26 de febrero 2017 , 04:55 a.m.

La reforma política que Colombia requiere con urgencia y debería emprender aprovechando la indignación que ha causado Odebrecht tendría un objetivo principal: establecer, más allá de cualquier duda, que el Estado y su administración son para proveer un servicio público que consiste en gobernar en forma competente y honorable, con voluntad de servicio y de sacrificio. En su conjunto, el sistema político y el Estado son responsables de gobernar bien, en beneficio de la comunidad por cuya seguridad, bienestar, prosperidad y tranquilidad deben velar, sujetos a reglas y restricciones que les ha impuesto la misma comunidad.

Si esto se pudiera regular, se impediría que los políticos usen el Estado como si fuera su coto de caza y que actúen como si las empresas públicas no le pertenecieran al público, sino a las élites políticas regionales y nacionales. El empleo público no sería para recompensar a los políticos, o para facilitar que los escogidos para puestos oficiales o sus padrinos salgan elegidos habiéndole pasado al Estado los costos de la elección. El sistema político existente tendría que ser sometido a un cambio extremo para desterrar el clientelismo, que ha convertido al Estado en un mercado y al trueque indebido de favores y privilegios en su medio de pago.

La reforma que se necesita no es de las reglas electorales ni tiene que ver con el número de años del período presidencial, o cómo se financian las campañas. Se trata de crear una cultura que induzca buenas prácticas en el ejercicio de la política, condene la corrupción, la indelicadeza y el abuso del poder para beneficio propio o de sus colaboradores y haga que quienes ostentan el poder respalden sus discursos con ejecutorias.

El problema con la corrupción, a pesar de que provoca indignación, es que la dan por hecha. En Colombia, la gente presupone que los políticos o los funcionarios aprovechan su posición para obtener beneficios personales. Esto ha dado lugar a un umbral muy alto de tolerancia con la corrupción, que no se deriva de que la acepten sino de que esperan que ocurra. Soportan al transgresor con el argumento de que “así es la política”, y no esperan cambios. Y los políticos infractores aprovechan eso para defenderse tratando de ensuciar a sus rivales, lo que refuerza la mala imagen de todos.

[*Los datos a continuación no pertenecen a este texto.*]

### design.v
module fsm(
input logic CLK_50M,
output logic [15:0] audiodata,
input logic [31:0] flash_mem_readdata,
input logic flash_mem_readdatavalid,
input logic reset,
input logic direction,
output logic [6:0] state,
input logic newclock1,
output flash_mem_read,
input logic idle,
output logic [15:0] out,
output [3:0] flash_mem_byteenable
);
parameter [6:0] start = 7'b000_0000;
parameter [6:0] read = 7'b010_0000;
parameter [6:0] waitread = 7'b110_1111;
parameter [6:0] play1 = 7'b101_1111;
parameter [6:0] play2 = 7'b111_1111;
always_ff @ (posedge CLK_50M, posedge reset)
	begin
	if (reset) begin
		state<=start;
		audiodata<=16'b0;
		end
	else 
		begin
		case(state)
		start: if(idle)begin
			state<=read;
			end
			else
			state<=start;
		read:begin
			state<=waitread;
			end
		waitread:begin
			if ( flash_mem_readdatavalid==1'b1) state<= play1;
			end	
		play1:
			begin 
			if (direction)
				begin
				if(newclock1) 
					begin
					state<=start;
					audiodata<= flash_mem_readdata [31:16];
					end
				else 
				audiodata<= flash_mem_readdata [31:16];
				end
			else
				begin 
				if(newclock1) 
					begin
					audiodata<= flash_mem_readdata [15:0];
					state<=play2;
					end
				else
				audiodata<= flash_mem_readdata [15:0];
				end
			end
		play2:
			begin 
			if (direction)
				begin
				if(newclock1) 
					begin
					state<=start;
					audiodata<= flash_mem_readdata [15:0];
					end
				else 
				audiodata<= flash_mem_readdata [15:0];
				end
			else
				begin
				if(newclock1) 
					begin
					state<=start;
					audiodata<= flash_mem_readdata [31:16];
					end
				else 
				audiodata<= flash_mem_readdata [31:16];
				end
			end
		default: state<=start;
		endcase
end 
		end 
assign flash_mem_read=~state[4];
assign flash_mem_byteenable={~state[3],~state[2],~state[1],~state[0]};
assign out =flash_mem_readdata[15:0];
endmodule
Design ahb_to_apb_bridge, start of the top module:
module ahb_to_apb_bridge
#(
        parameter AHB_AW = 32,
        parameter APB_AW = 32,
        parameter AHB_DW = 32,
        parameter APB_DW = 8,
        parameter FIFO_SIZE = 8
)
(
        HCLK,        
        HRESETn,     
        HADDR,       
        HSIZE,       
        HWDATA,      
        HWRITE,      
        HRDATA,      
        HREADY,      
        HRESP,       
        HSELAPB,     
        PADDR,       
        PSEL,        
        PENABLE,     
        PWRITE,      
        PWDATA,      
        PRDATA,      
        PREADY,      
        PSLVERR      
);
localparam RATIO = AHB_DW / APB_DW;
input                   HCLK;
input                   HRESETn;
input [(AHB_AW-1):0]    HADDR;
input [2:0]             HSIZE;
input [(AHB_DW-1):0]    HWDATA;
input                   HWRITE;
input                   HSELAPB;
output [(AHB_DW-1):0]   HRDATA;
output                  HREADY;
output                  HRESP;
input [(APB_DW-1):0]    PRDATA;
input                   PREADY;
input                   PSLVERR;
output [(APB_AW-1):0]   PADDR;
output                  PSEL;
output                  PENABLE;
output                  PWRITE;
output [(APB_DW-1):0]   PWDATA;
wire                    w_hwrite_ahb_to_apb;
  ...
Size: ~670 flip-flops, roughly 160 I/O pins.
Settings: LEC_CHECK=0, ABC_AREA=1, CAP_MARGIN=20, CELL_PAD_IN_SITES_GLOBAL_PLACEMENT=0, CORE_ASPECT_RATIO=1.44, CORE_MARGIN=3, CORE_UTILIZATION=66, CTS_CLUSTER_DIAMETER=42, CTS_CLUSTER_SIZE=29, MAX_ROUTING_LAYER=met4, PLACE_DENSITY_LB_ADDON=0.26, SLEW_MARGIN=20; clock period 3.41 ns.
run.sh (not shown) runs the stock make flow with config.mk's settings and CLKGATE_MAP_FILE=.
The baseline completed without violations.
Then changed:
--- a/flow/config.mk
+++ b/flow/config.mk
@@ -8 +8 @@
-export ABC_AREA = 1
+export ABC_AREA = 0
@@ -12,3 +12,3 @@
-export CORE_MARGIN = 3
-export CORE_UTILIZATION = 66
-export CTS_CLUSTER_DIAMETER = 42
+export CORE_MARGIN = 2
+export CORE_UTILIZATION = 65
+export CTS_CLUSTER_DIAMETER = 99
==> flow/constraint.sdc (replaced) <==
create_clock -name core_clock -period 8.49 [get_ports {HCLK}]
set_input_delay 1.6980 -clock core_clock [delete_from_list [all_inputs] [get_ports {HCLK}]]
set_output_delay 1.6980 -clock core_clock [all_outputs]
set_load 0.01 [all_outputs]
What happened:
- total power went down by well over a third
- wire length went down by a quarter to a third
- final area went down by roughly a tenth
- clock-buffer cell count went down by 4
- register-to-register slack is better by 3.0 ns
- die size went down by a few percent
- clock power went down by well over a third
- worst setup slack is better by 2.2 ns
- final cell count went down by well over a third
- non-clock buffer count went down by 60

Esa cultura y la proclividad del sistema político a sucumbir a tentaciones están fuertemente arraigadas y no se van a mosquear con reformas como las que propone el Gobierno. Pero es algo que tiene que cambiar, no solamente por razones éticas, que en Colombia son poco efectivas para inducir correctivos, sino porque la corrupción le impone un costo a la sociedad muchas veces superior a las sumas derivadas de ella. Por ejemplo, en Colombia, con más de un siglo de retraso, se concibió y se puso por fin en marcha un programa estrella de construcción de infraestructura (4G), y este puede colapsar o abortar porque un puñado de políticos lo usaron para recibir sobornos, con lo que pusieron en riesgo la ejecución de obras que valen más de 3.330 veces lo que ellos supuestamente recibieron. Otras veces los costos no son monetarios, sino de vidas humanas, como las de los niños que mueren de hambre o no se desarrollan porque los proveedores de almuerzos escolares reducen o suprimen fraudulentamente su contenido nutricional.

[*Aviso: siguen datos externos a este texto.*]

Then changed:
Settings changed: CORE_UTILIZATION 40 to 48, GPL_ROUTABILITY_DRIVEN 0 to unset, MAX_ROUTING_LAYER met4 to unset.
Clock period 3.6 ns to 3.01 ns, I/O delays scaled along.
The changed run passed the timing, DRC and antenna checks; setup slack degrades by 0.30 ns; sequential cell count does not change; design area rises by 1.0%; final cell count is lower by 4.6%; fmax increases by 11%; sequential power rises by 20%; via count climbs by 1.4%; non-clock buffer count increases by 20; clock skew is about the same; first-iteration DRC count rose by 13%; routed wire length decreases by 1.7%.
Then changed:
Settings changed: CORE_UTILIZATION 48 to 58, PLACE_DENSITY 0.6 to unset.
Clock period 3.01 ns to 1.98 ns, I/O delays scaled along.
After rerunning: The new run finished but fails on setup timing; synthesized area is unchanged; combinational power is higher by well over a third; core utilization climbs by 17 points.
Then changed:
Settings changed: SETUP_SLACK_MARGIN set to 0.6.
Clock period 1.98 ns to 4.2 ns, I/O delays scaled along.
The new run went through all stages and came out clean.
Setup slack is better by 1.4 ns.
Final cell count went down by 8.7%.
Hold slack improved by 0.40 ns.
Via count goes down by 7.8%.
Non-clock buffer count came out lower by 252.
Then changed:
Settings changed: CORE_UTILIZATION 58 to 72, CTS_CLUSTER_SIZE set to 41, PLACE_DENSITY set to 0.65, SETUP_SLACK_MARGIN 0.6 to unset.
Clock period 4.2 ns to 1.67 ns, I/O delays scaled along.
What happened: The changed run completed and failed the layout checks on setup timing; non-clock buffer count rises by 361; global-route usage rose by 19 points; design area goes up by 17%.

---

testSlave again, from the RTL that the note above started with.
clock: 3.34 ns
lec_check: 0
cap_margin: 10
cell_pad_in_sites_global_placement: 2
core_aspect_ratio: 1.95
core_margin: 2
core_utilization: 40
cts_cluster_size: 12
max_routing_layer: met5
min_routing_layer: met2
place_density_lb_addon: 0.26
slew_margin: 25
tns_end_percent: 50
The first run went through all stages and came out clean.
module han_carlson_adder(
    input  wire [31:0] a,
    input  wire [31:0] b,
    output wire [31:0] sum,
    output wire carry_out
);
    wire [31:0] g, p;
    assign g = a & b;
    assign p = a ^ b;
    wire [31:0] g1, p1;
    assign g1[0] = g[0];
    assign p1[0] = p[0];
    genvar i;
    generate
        for(i=1;i<32;i=i+1) begin
            assign g1[i] = g[i] | (p[i] & g[i-1]);
            assign p1[i] = p[i] & p[i-1];
        end
    endgenerate
    wire [31:0] g2, p2;
    assign g2[0] = g1[0];
    assign p2[0] = p1[0];
    assign g2[1] = g1[1];
    assign p2[1] = p1[1];
    generate
        for(i=2;i<32;i=i+1) begin
            assign g2[i] = g1[i] | (p1[i] & g1[i-2]);
            assign p2[i] = p1[i] & p1[i-2];
        end
    endgenerate
    wire [31:0] g3, p3;
    assign g3[0] = g2[0];
    assign p3[0] = p2[0];
    assign g3[1] = g2[1];
    assign p3[1] = p2[1];
    assign g3[2] = g2[2];
    assign p3[2] = p2[2];
    assign g3[3] = g2[3];
    assign p3[3] = p2[3];
    generate
        for(i=4;i<32;i=i+1) begin
            assign g3[i] = g2[i] | (p2[i] & g2[i-4]);
            assign p3[i] = p2[i] & p2[i-4];
        end
    endgenerate
    wire [31:0] g4, p4;
    assign g4[0] = g3[0];
    assign p4[0] = p3[0];
    assign g4[1] = g3[1];
    assign p4[1] = p3[1];
    assign g4[2] = g3[2];
    assign p4[2] = p3[2];
    assign g4[3] = g3[3];
    assign p4[3] = p3[3];
    assign g4[4] = g3[4];
    assign p4[4] = p3[4];
    assign g4[5] = g3[5];
    assign p4[5] = p3[5];
    assign g4[6] = g3[6];
    assign p4[6] = p3[6];
    assign g4[7] = g3[7];
    assign p4[7] = p3[7];
    generate
        for(i=8;i<32;i=i+1) begin
            assign g4[i] = g3[i] | (p3[i] & g3[i-8]);
            assign p4[i] = p3[i] & p3[i-8];
        end
    endgenerate
    wire [31:0] g5, p5;
    assign g5[0]  = g4[0];  assign p5[0]  = p4[0];
    assign g5[1]  = g4[1];  assign p5[1]  = p4[1];
    assign g5[2]  = g4[2];  assign p5[2]  = p4[2];
    assign g5[3]  = g4[3];  assign p5[3]  = p4[3];
    assign g5[4]  = g4[4];  assign p5[4]  = p4[4];
    assign g5[5]  = g4[5];  assign p5[5]  = p4[5];
    assign g5[6]  = g4[6];  assign p5[6]  = p4[6];
    assign g5[7]  = g4[7];  assign p5[7]  = p4[7];
    assign g5[8]  = g4[8];  assign p5[8]  = p4[8];
    assign g5[9]  = g4[9];  assign p5[9]  = p4[9];
    assign g5[10] = g4[10]; assign p5[10] = p4[10];
    assign g5[11] = g4[11]; assign p5[11] = p4[11];
    assign g5[12] = g4[12]; assign p5[12] = p4[12];
    assign g5[13] = g4[13]; assign p5[13] = p4[13];
    assign g5[14] = g4[14]; assign p5[14] = p4[14];
    assign g5[15] = g4[15]; assign p5[15] = p4[15];
    generate
        for(i=16;i<32;i=i+1) begin
            assign g5[i] = g4[i] | (p4[i] & g4[i-16]);
            assign p5[i] = p4[i] & p4[i-16];
        end
    endgenerate
    wire [31:0] carry_in; 
    assign carry_in[0] = 1'b0;
    assign carry_in[1]  = g[0];
    assign carry_in[2]  = g1[1];
    assign carry_in[3]  = g2[2];
    assign carry_in[4]  = g3[3];
    generate
        for(i=5;i<32;i=i+1) begin
            assign carry_in[i] = g5[i-1];
        end
    endgenerate
    generate
        for(i=0;i<32;i=i+1) begin
            assign sum[i] = p[i] ^ carry_in[i];
        end
    endgenerate
    assign carry_out = g5[31];
endmodule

Esto tiene que parar. Hacen falta liderazgo, una voluntad política inequívoca y una férrea disciplina. Ayuda que la justicia castigue a los culpables, pero no en forma errática o arbitraria. Lo principal es que el público ponga a un lado la apatía o la desconfianza en que algo se pueda hacer y vote por los pocos candidatos que se comprometan a combatir el clientelismo, la corrupción y el incumplimiento de las obligaciones del Estado.